Fraudsters may be operating unhindered because of business indifference and dwindling police resources, warns the Fraud Advisory Panel.
It urged the Government to beef up local anti-fraud teams, which have suffered in recent years from a loss of experienced officers, to combat swindles.
It said there were only 600 police fraud investigators in England and Wales, each of whom could be called away to other duties at any time, compared to 869 in 1995.
The really big cases were dealt with but too many medium-sized frauds, worth up to £1 million each, and thousands of smaller ones were not dealt with.
The panel, an independent watchdog body set up four years ago with the support of the Institute of Chartered Accountants in England and Wales, said small businesses needed to be better informed about cheap and effective fraud prevention and detection techniques.
Forensic accountant Peter Silk, of the South-Eastern Society of Chartered Accountants, which represents the profession in Sussex, said: "Small business owners and managers tend to be more worried about the bank manager, the tax inspector and the auditor than the threat of fraud but they need to be more aware of the risks and how to prevent them."
The panel recently published the first comprehensive checklist of warning signs of fraud in small and medium-sized businesses and plans to do more work in this sector in the coming year.
With the annual cost of fraud thought to be about £14 billion,it said ordinary people needed to know fraud harmed everyone, not just the wealthy.

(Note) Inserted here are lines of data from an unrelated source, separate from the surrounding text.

`src/rtl/conv_pkg.sv`:
```
// Shared types and constants for the convolution sequencer.
//   ACT_W / ACC_W : activation/weight word width and result word width
//   N_DEF / K_DEF : default feature-map and kernel side lengths
//   CNT_W         : width of the weight, activation and result counters
//   state_e       : sequencer FSM states
package conv_pkg;

   localparam int ACT_W = 16;
   localparam int ACC_W = 32;
   localparam int N_DEF = 10;
   localparam int K_DEF = 3;
   localparam int CNT_W = 16;

   typedef enum logic [2:0] {
      S_IDLE,
      S_CLR,
      S_LOAD_W,
      S_STREAM,
      S_DRAIN,
      S_FINISH
   } state_e;

endpackage

```
`src/rtl/res_fifo2.sv`:
```
// Two-entry result FIFO between the convolver capture point and the r_* stream.
//   clk, global_rst_n   : clock, async active-low reset (empties and zeroes entries)
//   push, push_data     : write one result (ignored when full)
//   pop                 : remove head entry (ignored when empty)
//   head, empty, full   : head entry and occupancy flags
module res_fifo2
   import conv_pkg::*;
(
   input  logic             clk,
   input  logic             global_rst_n,
   input  logic             push,
   input  logic [ACC_W-1:0] push_data,
   input  logic             pop,
   output logic [ACC_W-1:0] head,
   output logic             empty,
   output logic             full
);

   logic [1:0][ACC_W-1:0] mem_q, mem_d;
   logic                  wr_ptr_q, wr_ptr_d;
   logic                  rd_ptr_q, rd_ptr_d;
   logic [1:0]            cnt_q, cnt_d;
   logic                  do_push, do_pop;

   assign empty   = (cnt_q == 2'd0);
   assign full    = (cnt_q == 2'd2);
   assign head    = mem_q[rd_ptr_q];
   assign do_push = push & ~full;
   assign do_pop  = pop & ~empty;

   always_comb begin
      mem_d    = mem_q;
      wr_ptr_d = wr_ptr_q ^ do_push;
      rd_ptr_d = rd_ptr_q ^ do_pop;
      cnt_d    = cnt_q + {1'b0, do_push} - {1'b0, do_pop};
      if (do_push) begin
         mem_d[wr_ptr_q] = push_data;
      end
   end

   always_ff @(posedge clk or negedge global_rst_n) begin
      if (!global_rst_n) begin
         mem_q    <= '0;
         wr_ptr_q <= 1'b0;
         rd_ptr_q <= 1'b0;
         cnt_q    <= 2'd0;
      end else begin
         mem_q    <= mem_d;
         wr_ptr_q <= wr_ptr_d;
         rd_ptr_q <= rd_ptr_d;
         cnt_q    <= cnt_d;
      end
   end

endmodule

```
`src/rtl/conv_sequencer.sv`:
```
// Frame sequencer for an external KxK convolver over an NxN feature map.
//   clk, global_rst_n            : clock, async active-low reset
//   start                        : frame start pulse (honoured only when idle)
//   w_valid/w_ready/w_data       : kernel weight stream, row-major
//   a_valid/a_ready/a_data       : activation stream, row-major, N*N words
//   r_valid/r_ready/r_data       : result stream out of a 2-entry FIFO
//   conv_rst/conv_ce/conv_act/conv_weight : convolver controls
//   conv_op/conv_valid/conv_end  : convolver outputs
//   busy, done                   : not-idle flag, frame-complete pulse
//
// state    | meaning
// S_IDLE   | waiting for start
// S_CLR    | convolver held in reset for two cycles, counters cleared
// S_LOAD_W | accepting K*K kernel weights
// S_STREAM | forwarding N*N activations while the FIFO has space
// S_DRAIN  | clocking zeros through the convolver until all results are out
// S_FINISH | waiting for the FIFO to empty, then pulsing done
module conv_sequencer
   import conv_pkg::*;
#(
   parameter int N = N_DEF,
   parameter int K = K_DEF
) (
   input  logic                   clk,
   input  logic                   global_rst_n,
   input  logic                   start,
   input  logic                   w_valid,
   output logic                   w_ready,
   input  logic [ACT_W-1:0]       w_data,
   input  logic                   a_valid,
   output logic                   a_ready,
   input  logic [ACT_W-1:0]       a_data,
   output logic                   r_valid,
   input  logic                   r_ready,
   output logic [ACC_W-1:0]       r_data,
   output logic                   conv_rst,
   output logic                   conv_ce,
   output logic [ACT_W-1:0]       conv_act,
   output logic [K*K*ACT_W-1:0]   conv_weight,
   input  logic [ACC_W-1:0]       conv_op,
   input  logic                   conv_valid,
   input  logic                   conv_end,
   output logic                   busy,
   output logic                   done
);

   localparam int               KK       = K * K;
   localparam logic [CNT_W-1:0] LAST_W   = CNT_W'(KK - 1);
   localparam logic [CNT_W-1:0] LAST_ACT = CNT_W'(N * N - 1);
   localparam logic [CNT_W-1:0] NUM_RES  = CNT_W'((N - K + 1) * (N - K + 1));

   state_e                  state_q, state_d;
   logic                    clr_tmr_q, clr_tmr_d;
   logic [CNT_W-1:0]        widx_q, widx_d;
   logic [CNT_W-1:0]        acnt_q, acnt_d;
   logic [CNT_W-1:0]        rcnt_q, rcnt_d;
   logic [KK*ACT_W-1:0]     wgt_q, wgt_d;

   logic fifo_push, fifo_pop, fifo_empty, fifo_full, space;

   assign space = ~fifo_full;

   always_comb begin
      state_d   = state_q;
      clr_tmr_d = clr_tmr_q;
      widx_d    = widx_q;
      acnt_d    = acnt_q;
      rcnt_d    = rcnt_q;
      wgt_d     = wgt_q;
      w_ready   = 1'b0;
      a_ready   = 1'b0;
      conv_ce   = 1'b0;
      conv_act  = '0;
      done      = 1'b0;

      case (state_q)
         S_IDLE: begin
            if (start) begin
               state_d   = S_CLR;
               clr_tmr_d = 1'b1;
            end
         end
         S_CLR: begin
            widx_d = '0;
            acnt_d = '0;
            rcnt_d = '0;
            if (clr_tmr_q == 1'b0) begin
               state_d = S_LOAD_W;
            end else begin
               clr_tmr_d = clr_tmr_q - 1'b1;
            end
         end
         S_LOAD_W: begin
            w_ready = 1'b1;
            if (w_valid) begin
               for (int i = 0; i < KK; i++) begin
                  if (widx_q == CNT_W'(i)) begin
                     wgt_d[i*ACT_W +: ACT_W] = w_data;
                  end
               end
               widx_d = widx_q + 1'b1;
               if (widx_q == LAST_W) begin
                  state_d = S_STREAM;
               end
            end
         end
         S_STREAM: begin
            conv_ce  = a_valid & space;
            a_ready  = conv_ce;
            conv_act = a_data;
            if (conv_ce) begin
               acnt_d = acnt_q + 1'b1;
               if (acnt_q == LAST_ACT) begin
                  state_d = S_DRAIN;
               end
            end
         end
         S_DRAIN: begin
            conv_ce = space;
            if ((rcnt_q == NUM_RES) || conv_end) begin
               state_d = S_FINISH;
            end
         end
         S_FINISH: begin
            if (fifo_empty) begin
               done    = 1'b1;
               state_d = S_IDLE;
            end
         end
         default: state_d = S_IDLE;
      endcase

      // Results beyond the last valid window position are discarded.
      fifo_push = conv_ce & conv_valid & (rcnt_q < NUM_RES);
      if (fifo_push) begin
         rcnt_d = rcnt_q + 1'b1;
      end
   end

   always_ff @(posedge clk or negedge global_rst_n) begin
      if (!global_rst_n) begin
         state_q   <= S_IDLE;
         clr_tmr_q <= 1'b0;
         widx_q    <= '0;
         acnt_q    <= '0;
         rcnt_q    <= '0;
         wgt_q     <= '0;
      end else begin
         state_q   <= state_d;
         clr_tmr_q <= clr_tmr_d;
         widx_q    <= widx_d;
         acnt_q    <= acnt_d;
         rcnt_q    <= rcnt_d;
         wgt_q     <= wgt_d;
      end
   end

   // conv_rst follows the reset pin directly so the convolver is held while we are.
   assign conv_rst    = ~global_rst_n | (state_q == S_CLR);
   assign conv_weight = wgt_q;
   assign busy        = (state_q != S_IDLE);
   assign r_valid     = ~fifo_empty;
   assign fifo_pop    = r_valid & r_ready;

   res_fifo2 u_res_fifo2 (
      .clk          (clk),
      .global_rst_n (global_rst_n),
      .push         (fifo_push),
      .push_data    (conv_op),
      .pop          (fifo_pop),
      .head         (r_data),
      .empty        (fifo_empty),
      .full         (fifo_full)
   );

endmodule

```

Mr Silk, who is based in Hastings, said: "Fraud impoverishes those least able to afford it, all too often leading to lay-offs, the loss of pensions and savings and lower pay rises.

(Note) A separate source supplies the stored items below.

### config.mk
export PLATFORM = sky130hd
export DESIGN_NAME = octal_ascii_accumulator
export DESIGN_NICKNAME = d
export VERILOG_FILES = /design/src/rtl/octal_ascii_accumulator.sv
export SDC_FILE = /design/constraint.sdc
export NUM_CORES = 1
export LEC_CHECK = 0
export BUFFER_PORTS_ARGS = -buffer_cell sky130_fd_sc_hd__buf_2
export CAP_MARGIN = 20
export CORE_UTILIZATION = 53
export DETAILED_ROUTE_END_ITERATION = 16
export PLACE_DENSITY = 0.82
export SYNTH_ARGS = -nofsm -noshare
export SYNTH_HDL_FRONTEND = slang
export SYNTH_SLANG_ARGS = --single-unit
export TNS_END_PERCENT = 10
### constraint.sdc
create_clock -name i_clk -period 2.1 [get_ports i_clk]
set_clock_uncertainty 0.15 [all_clocks]
set_input_delay 0.105 -clock i_clk [delete_from_list [all_inputs] [get_ports i_clk]]
set_output_delay 0.105 -clock i_clk [all_outputs]
set_load 0.02 [all_outputs]
### src/rtl/octal_ascii_accumulator.sv
// Assembles a CR/LF-terminated line of ASCII octal digits into a packed binary
// word and presents it, with digit count and error flag, on a valid/ready output.
module octal_ascii_accumulator #(
  parameter  int MAX_DIGITS = 4,
  localparam int W          = 3*MAX_DIGITS,
  localparam int CW         = $clog2(MAX_DIGITS+1)
) (
  input  logic          i_clk,
  input  logic          i_rst_n,
  input  logic          i_char_valid,
  input  logic [7:0]    i_char_data,
  output logic          o_char_ready,
  output logic          o_out_valid,
  input  logic          i_out_ready,
  output logic [W-1:0]  o_out_binary,
  output logic [CW-1:0] o_out_digits,
  output logic          o_out_error
);

  typedef enum logic [1:0] {S_IDLE, S_ACCUM, S_DISCARD, S_HOLD} state_t;

  state_t        r_state, w_state_nxt;
  logic [W-1:0]  r_acc, w_acc_nxt;
  logic [CW-1:0] r_cnt, w_cnt_nxt;
  logic          r_out_valid;
  logic [W-1:0]  r_out_binary;
  logic [CW-1:0] r_out_digits;
  logic          r_out_error;

  logic w_is_dig, w_is_term, w_char_hs, w_out_hs, w_ld_ok, w_ld_err;

  // '0'..'7' are exactly 0x30..0x37, so the upper five bits identify a digit
  assign w_is_dig  = (i_char_data[7:3] == 5'b00110);
  assign w_is_term = (i_char_data == 8'h0D) || (i_char_data == 8'h0A);
  // ready comes from registered state only, so no path from i_out_ready
  assign o_char_ready = (r_state != S_HOLD);
  assign w_char_hs    = i_char_valid && o_char_ready;
  assign w_out_hs     = r_out_valid && i_out_ready;

  always_ff @(posedge i_clk or negedge i_rst_n) begin
    if (!i_rst_n) begin
      r_state <= S_IDLE;
      r_acc   <= '0;
      r_cnt   <= '0;
    end else begin
      r_state <= w_state_nxt;
      r_acc   <= w_acc_nxt;
      r_cnt   <= w_cnt_nxt;
    end
  end

  always_comb begin
    w_state_nxt = r_state;
    w_acc_nxt   = r_acc;
    w_cnt_nxt   = r_cnt;
    w_ld_ok     = 1'b0;
    w_ld_err    = 1'b0;
    case (r_state)
      S_IDLE, S_ACCUM: begin
        if (w_char_hs) begin
          if (w_is_dig) begin
            if (r_cnt == CW'(MAX_DIGITS)) begin
              w_state_nxt = S_DISCARD;
            end else begin
              w_acc_nxt   = {r_acc[W-4:0], i_char_data[2:0]};
              w_cnt_nxt   = r_cnt + CW'(1);
              w_state_nxt = S_ACCUM;
            end
          end else if (w_is_term) begin
            // a terminator with no digits is an empty line and is dropped
            if (r_state == S_ACCUM) begin
              w_ld_ok     = 1'b1;
              w_state_nxt = S_HOLD;
            end
          end else begin
            w_state_nxt = S_DISCARD;
          end
        end
      end
      S_DISCARD: begin
        if (w_char_hs && w_is_term) begin
          w_ld_err    = 1'b1;
          w_state_nxt = S_HOLD;
        end
      end
      S_HOLD: begin
        if (w_out_hs) begin
          w_acc_nxt   = '0;
          w_cnt_nxt   = '0;
          w_state_nxt = S_IDLE;
        end
      end
      default: w_state_nxt = S_IDLE;
    endcase
  end

  // result registers keep their last value after the handshake
  always_ff @(posedge i_clk or negedge i_rst_n) begin
    if (!i_rst_n) begin
      r_out_valid  <= 1'b0;
      r_out_binary <= '0;
      r_out_digits <= '0;
      r_out_error  <= 1'b0;
    end else if (w_ld_ok) begin
      r_out_valid  <= 1'b1;
      r_out_binary <= r_acc;
      r_out_digits <= r_cnt;
      r_out_error  <= 1'b0;
    end else if (w_ld_err) begin
      r_out_valid  <= 1'b1;
      r_out_binary <= '0;
      r_out_digits <= '0;
      r_out_error  <= 1'b1;
    end else if (w_out_hs) begin
      r_out_valid  <= 1'b0;
    end
  end

  assign o_out_valid  = r_out_valid;
  assign o_out_binary = r_out_binary;
  assign o_out_digits = r_out_digits;
  assign o_out_error  = r_out_error;

endmodule
==> results by group <==
Status
  • Status: finished clean

Final layout
  • Share of the core filled with cells: 70.0%
  • Diode count: 0
  • Final instance area: about 1800 µm²
  • Share of cells above drive strength 1: 33.5%
  • Layout area overhead: 19.8%
  • Final nets: 189

Logic synthesis
  • Post-Synthesis Net Count: around 150
  • Syn Std Cell Area: 1500 µm²
  • #FFs+latches synth: 34
  • Most numerous cell in the Yosys netlist: dfrtp_1
  • Synth area leader: dfrtp_1
  • Mapped Avg Cell Area: between 10 and 15 µm²
  • Post-synth EDFFs: 0
  • Seq/Total Area, Yosys: between 50% and 60%
  • Syn Inst Count: about 130
  • Post-synth ARST share: between 90% and 100%
  • Post-synth top cells: dfrtp_1, nand2_1, o21ai_0, a22o_2, a22o_1
  • Ys Warns: 0
  • Top FF cell, synth: dfrtp_1
  • Synth cell types: 31
  • Synth area leaders: dfrtp_1, nand2_1, a22o_2
  • Top-area cell type share of the netlist area: between 50% and 60%

Timing
  • Minimum clock period: ~2.1 ns
  • Setup violators final: 0
  • Slew @ Worst Pin: around 0.74 ns
  • F_max: approximately 480 MHz
  • Hold Vio Cnt, Final: 0
  • Slew HR: between 50% and 60%
  • Slew Viols, Final: 0
  • Tcrit/Tclk final: roughly 100%
  • Setup_tns: 0 ns

Setup path
  • Crit end category: flip-flop
  • Setup CP Type: in -> reg
  • Critical path data required time: approximately 2.2 ns
  • CP Launch Type: input port
  • Worst R2R Setup Slack: approximately 0.14 ns
  • Max FO, Critical Path: 16
  • Critical-path top delay cell: dlygate4sd3_1
  • CP Data Arrival Time: about 2.2 ns
  • Most frequent CP cell: buf_4
  • CP delay by family, top: buffers and inverters
  • CP peak stage delay: around 0.52 ns
  • Crit path cell chain: dlygate4sd3_1 -> buf_2 -> or3b_2 -> a211oi_4 -> buf_4 -> and3_1 -> buf_4 -> a22o_2
  • Buf/Inv on CP: 4

Placement
  • DP Area: approximately 1600 µm²
  • Hpwl dp: between 1500 and 2000 µm
  • Final GP Congestion: between 0.8 and 0.9
  • PortBufs: 29

Die
  • Die W: around 55 µm
  • Core Box Area: ~2600 µm²
  • Die Height: roughly 55 µm
  • Ports: 30
  • Die ar.: just over 3000 µm²
  • Initial Util: 58.4%
  • Core Rows: 18

GRT
  • Vias in the first global route: 1,148
  • Global Route Usage Sum: a little over a fifth
  • Global-route wire length before repair: 5200 µm
  • Total grt overflow: 0
  • Largest net degree at the start of global routing: 35
  • Antenna violations before repair: 0

Power and ir drop
  • Pleak: ~0.89 nW
  • Internal power: approximately 0.85 mW
  • Comb pwr share: 5.7%
  • Final Power: ~1.1 mW
  • Power density cells: 620 nW/µm²
  • Seq pwr share: around 60%
  • Part of the power in the clock network: approximately a third
  • Sw power: around 0.27 mW
  • Worst VDD drop: 0.000505 V
  • Switching Share: approximately a quarter

Clock tree
  • CTS root buffer: clkbuf_4
  • Clock Path Buffers: 2
  • H-tree depth: 2
  • TritonCTS Buffers: 5
  • CTS sink count: 34
  • CTS tree: done
  • Clock transition at path regs: ~0.1 ns
  • Clk_lat worst skew: around 0.33 ns

Route
  • Met1 WL: 1370 µm
  • Top Layer Used: met4
  • TritonRoute pass-1 iters: 4
  • Remaining antenna violation count: 0
  • DRC Markers: 0
  • WL met2: approximately 1500 µm
  • Vias: between 1k and 1.5k
  • Post-Route WL: slightly above 3000 µm
  • DR WL/cell: 15.0 µm
  • Drt via density: between 5 and 6
  • Met3 WL: approximately 210 µm
  • DRT iter0 DRCs: 25

Min path
  • Hold Path Class: in -> reg

Run
  • Max Cap Viol: 0
-- cells by family after synthesis --
group | after synthesis | synth area share (%)
multiplexers | 2 | 1.42
AO/OA/AOI/OAI | 38 | 19.4
AND/OR/NAND/NOR | 45 | 14.5
XOR/XNOR | 1 | 0.584
adder cells (fa/ha/maj) | 2 | 1.67
flip-flops | 34 | 56.7
buffers and inverters | 12 | 5.75
-- layout by cell type (no fill, tap or decap), drive strengths merged, types with 2 or more instances in the layout --
master       Yosys  routed
a22o            15      15
buf              3      35
clkbuf           5       6
dfrtp           34      34
dlygate4sd3      0       6
ha               2       2
inv              4       4
nand2           31      31
nand3            1       2
nand3b           2       2
nor2             3       3
nor3             2       2
o21ai           16      16
-- sequential cells by signal, summed over array words and instances (netlist names) --
register	count
o_out_binary	12
r_acc	12
o_out_digits	3
r_cnt	3
r_state	2
o_out_error	1
o_out_valid	1
-- path summary, 6_finish.rpt --
kind	cells past startpoint	startpoint	endpoint
worst max-delay path	8	i_char_data[1]	o_out_binary[1]
worst min-delay path	4	i_char_data[4]	o_out_error
worst max register to register	7	r_cnt[0]	r_acc[3]
worst min register to register	2	r_acc[9]	r_acc[9]
max in group asynchronous	2	i_rst_n	o_out_binary[4]
min in group asynchronous	2	i_rst_n	r_cnt[0]
-- power by group through the flow --
stage	Sequential (mW)	Combinational (mW)	Clock (mW)
after detailed placement	0.680	0.0537	0
after global placement	0.679	0.0520	0
after CTS	0.667	0.0630	0.390
final	0.667	0.0638	0.385
after floorplan	0.682	0.0170	0
after global routing	0.668	0.0735	0.427
-- per-layer routing --
metal,track usage [%],up-vias
li1,-,552
met1,29.1,546
met2,33.0,47
met3,7.73,7
met4,8.93,0
met5,0,-
-- what timing repair did --
action | 4_1_cts | 5_1_grt
resized for setup | 0 | 3
hold buffers | 6 | 0
hold endpoints to repair | 39 | 0
endpoints found under the setup margin | 0 | 14
buffers inserted | 0 | 3
-- through the flow --
step | hold slack [ns] | setup slack (ns) | instances
6_report | 0.0427 | 0.0136 | 206
5_1_grt | 0.0976 | -0.0367 | 206
4_1_cts | 0.00459 | 0.0212 | 202
3_5_place_dp | 0.0519 | 0.140 | 188
3_3_place_gp | 0.0460 | 0.209 | 188
2_1_floorplan | -0.341 | 0.138 | 134
-- area by class of cell --
class	count	area [µm²]
clock buffers	6	51.3
clock inverters	2	12.5
fillers	197	769
inverters	4	15.0
multi-input cells	89	581
flip-flops and latches	34	851
well taps	30	37.5
repair buffers	41	250
-- worst reg2reg max path, delay by kind of cell, from the launching register on --
| family | cells | cell delay, ns |
|---|---|---|
| compound gates | 3 | 0.75 |
| fa+ha+maj | 1 | 0.21 |
| buf+inv | 2 | 0.26 |
| flops | 1 | 0.42 |
| simple gates | 1 | 0.06 |
No activity file was read; power rests on OpenSTA's default activity.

"Tax fraud results in extra tax for everyone. Every time someone puts in an inflated insurance claim, premiums rise for the rest of us.
"Every time someone de-frauds a bank with a forged cheque or misuses a credit card, charges rise. Fraud is thought to cost the public 17 times as much as burglaries.
"It is vital businesses consider the risks and take action to tackle them."
Panel chairman George Staple, a former director of the Serious Fraud Office, said:
"Concern must be translated into action and sustained by the right attitudes in the long-term."
Business advisors KPMG said fraud had doubled in value in South-East.
In the first six months of this year, the number of convictions rose from five to 11 and the value of fraud jumped from £76 million to £147.6 million.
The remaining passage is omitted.